Work to be completed: Write out the material below exactly, beginning at the line that contains "set_clock_uncertainty 0.05 [all_clocks]" and ending with its last line, both ends included; write nothing else.

Material provided:
--- config.mk ---
export PLATFORM = sky130hd
export DESIGN_NAME = hsats_top
export DESIGN_NICKNAME = d
export VERILOG_FILES = /design/src/core/hsats_pkg.sv /design/src/core/hsats_sync.sv /design/src/core/hsats_top.sv
export SDC_FILE = /design/constraint.sdc
export NUM_CORES = 1
export LEC_CHECK = 0
export ABC_AREA = 1
export ABC_CLOCK_PERIOD_IN_PS = 5050
export BUFFER_PORTS_ARGS = -buffer_cell sky130_fd_sc_hd__buf_4
export CAP_MARGIN = 20
export CORE_MARGIN = 1
export CORE_UTILIZATION = 25
export CTS_BUF_LIST = sky130_fd_sc_hd__clkbuf_8
export DETAILED_ROUTE_END_ITERATION = 6
export PLACE_DENSITY = 0.4
export SLEW_MARGIN = 30
export SYNTH_ARGS = -nofsm -noshare
export SYNTH_HDL_FRONTEND = slang
export SYNTH_SLANG_ARGS = --single-unit
--- constraint.sdc ---
create_clock -name mclk_i -period 5.05 [get_ports mclk_i]
set_clock_uncertainty 0.05 [all_clocks]
set_input_delay 1.01 -clock mclk_i [delete_from_list [all_inputs] [get_ports mclk_i]]
set_output_delay 1.01 -clock mclk_i [all_outputs]
set_load 0.05 [all_outputs]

Final answer:
set_clock_uncertainty 0.05 [all_clocks]
set_input_delay 1.01 -clock mclk_i [delete_from_list [all_inputs] [get_ports mclk_i]]
set_output_delay 1.01 -clock mclk_i [all_outputs]
set_load 0.05 [all_outputs]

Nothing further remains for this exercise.